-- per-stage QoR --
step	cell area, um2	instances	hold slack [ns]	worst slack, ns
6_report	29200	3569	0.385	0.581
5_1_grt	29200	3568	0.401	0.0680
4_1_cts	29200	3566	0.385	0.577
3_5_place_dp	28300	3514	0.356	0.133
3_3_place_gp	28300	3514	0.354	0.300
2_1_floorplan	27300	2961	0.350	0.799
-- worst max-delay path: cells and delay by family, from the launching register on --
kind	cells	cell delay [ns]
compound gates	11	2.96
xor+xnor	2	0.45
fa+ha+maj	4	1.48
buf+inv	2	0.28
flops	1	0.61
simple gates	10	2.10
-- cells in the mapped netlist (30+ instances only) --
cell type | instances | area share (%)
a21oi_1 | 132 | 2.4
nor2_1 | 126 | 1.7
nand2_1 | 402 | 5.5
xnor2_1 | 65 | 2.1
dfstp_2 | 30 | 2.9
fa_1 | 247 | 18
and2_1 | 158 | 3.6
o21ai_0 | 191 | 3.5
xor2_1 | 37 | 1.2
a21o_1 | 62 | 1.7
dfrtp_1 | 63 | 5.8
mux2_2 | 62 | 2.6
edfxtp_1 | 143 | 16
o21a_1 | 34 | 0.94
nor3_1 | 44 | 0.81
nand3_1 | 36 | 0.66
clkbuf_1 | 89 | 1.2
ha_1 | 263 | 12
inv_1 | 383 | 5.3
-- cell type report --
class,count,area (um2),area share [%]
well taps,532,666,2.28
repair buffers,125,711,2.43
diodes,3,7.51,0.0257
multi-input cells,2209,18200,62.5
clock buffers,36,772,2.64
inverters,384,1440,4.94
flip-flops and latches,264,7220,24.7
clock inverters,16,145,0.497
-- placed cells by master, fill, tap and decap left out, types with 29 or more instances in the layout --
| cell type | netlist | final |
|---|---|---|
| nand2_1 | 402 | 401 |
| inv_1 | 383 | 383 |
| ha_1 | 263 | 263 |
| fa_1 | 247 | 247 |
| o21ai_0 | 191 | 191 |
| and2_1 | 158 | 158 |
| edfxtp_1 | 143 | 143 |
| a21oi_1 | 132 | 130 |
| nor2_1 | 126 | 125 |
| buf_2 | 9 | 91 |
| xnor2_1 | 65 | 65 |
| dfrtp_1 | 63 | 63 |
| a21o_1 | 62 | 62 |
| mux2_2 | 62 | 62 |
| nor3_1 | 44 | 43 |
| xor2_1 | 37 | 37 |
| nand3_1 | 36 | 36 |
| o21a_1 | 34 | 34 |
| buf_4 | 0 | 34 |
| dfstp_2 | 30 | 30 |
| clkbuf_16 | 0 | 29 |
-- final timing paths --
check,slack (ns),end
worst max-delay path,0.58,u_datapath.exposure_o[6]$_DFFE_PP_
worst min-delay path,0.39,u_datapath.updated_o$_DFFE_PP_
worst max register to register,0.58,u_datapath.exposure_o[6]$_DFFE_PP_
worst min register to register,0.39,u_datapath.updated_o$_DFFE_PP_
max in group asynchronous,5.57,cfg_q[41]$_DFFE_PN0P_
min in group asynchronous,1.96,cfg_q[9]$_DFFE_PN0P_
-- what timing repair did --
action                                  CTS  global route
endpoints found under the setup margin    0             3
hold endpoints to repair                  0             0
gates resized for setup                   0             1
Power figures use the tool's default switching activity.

○ ○ ○ ○ ○ ○ ○

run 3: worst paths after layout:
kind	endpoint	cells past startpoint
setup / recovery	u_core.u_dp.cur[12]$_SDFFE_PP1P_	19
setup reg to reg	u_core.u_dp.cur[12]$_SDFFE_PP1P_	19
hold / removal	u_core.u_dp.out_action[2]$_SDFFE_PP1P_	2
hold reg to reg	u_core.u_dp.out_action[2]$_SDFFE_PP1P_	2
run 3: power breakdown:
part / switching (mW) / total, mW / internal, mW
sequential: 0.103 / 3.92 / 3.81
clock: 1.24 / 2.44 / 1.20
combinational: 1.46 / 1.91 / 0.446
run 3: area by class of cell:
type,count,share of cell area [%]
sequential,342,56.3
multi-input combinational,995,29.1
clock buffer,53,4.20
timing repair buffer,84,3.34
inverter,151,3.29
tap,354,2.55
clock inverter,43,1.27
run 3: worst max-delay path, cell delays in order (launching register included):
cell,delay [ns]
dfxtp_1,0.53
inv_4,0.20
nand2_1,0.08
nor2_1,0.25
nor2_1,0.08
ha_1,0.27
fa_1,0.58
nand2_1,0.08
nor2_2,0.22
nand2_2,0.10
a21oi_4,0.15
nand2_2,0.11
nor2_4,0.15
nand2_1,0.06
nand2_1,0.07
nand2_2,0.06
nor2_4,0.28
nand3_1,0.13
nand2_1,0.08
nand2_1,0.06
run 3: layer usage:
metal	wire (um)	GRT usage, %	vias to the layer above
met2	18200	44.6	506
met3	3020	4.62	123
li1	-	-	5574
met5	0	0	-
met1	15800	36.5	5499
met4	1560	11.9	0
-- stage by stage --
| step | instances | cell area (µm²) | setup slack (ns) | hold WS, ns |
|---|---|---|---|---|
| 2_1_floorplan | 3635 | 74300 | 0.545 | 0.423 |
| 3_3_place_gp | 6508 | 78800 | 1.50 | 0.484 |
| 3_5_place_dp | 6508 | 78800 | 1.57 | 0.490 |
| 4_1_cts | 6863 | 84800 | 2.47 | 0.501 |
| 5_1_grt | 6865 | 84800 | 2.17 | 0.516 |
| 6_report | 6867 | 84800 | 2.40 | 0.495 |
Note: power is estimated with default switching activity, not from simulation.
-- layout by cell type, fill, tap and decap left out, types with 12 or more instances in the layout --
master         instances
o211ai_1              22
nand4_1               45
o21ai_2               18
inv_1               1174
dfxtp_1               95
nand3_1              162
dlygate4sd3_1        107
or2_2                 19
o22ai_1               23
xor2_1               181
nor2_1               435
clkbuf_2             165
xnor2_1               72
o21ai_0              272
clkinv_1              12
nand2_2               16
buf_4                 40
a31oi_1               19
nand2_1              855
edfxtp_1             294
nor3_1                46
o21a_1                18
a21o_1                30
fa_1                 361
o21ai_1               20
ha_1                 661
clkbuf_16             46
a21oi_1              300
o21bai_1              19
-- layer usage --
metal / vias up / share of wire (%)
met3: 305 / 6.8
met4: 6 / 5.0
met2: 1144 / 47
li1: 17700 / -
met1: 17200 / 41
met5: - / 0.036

○ ○ ○ ○ ○ ○ ○

- **ASSIGNMENT**: Each line of the data that has the string "paths" counts once; give the total and nothing else.

- **EXPECTED OUTPUT**: 2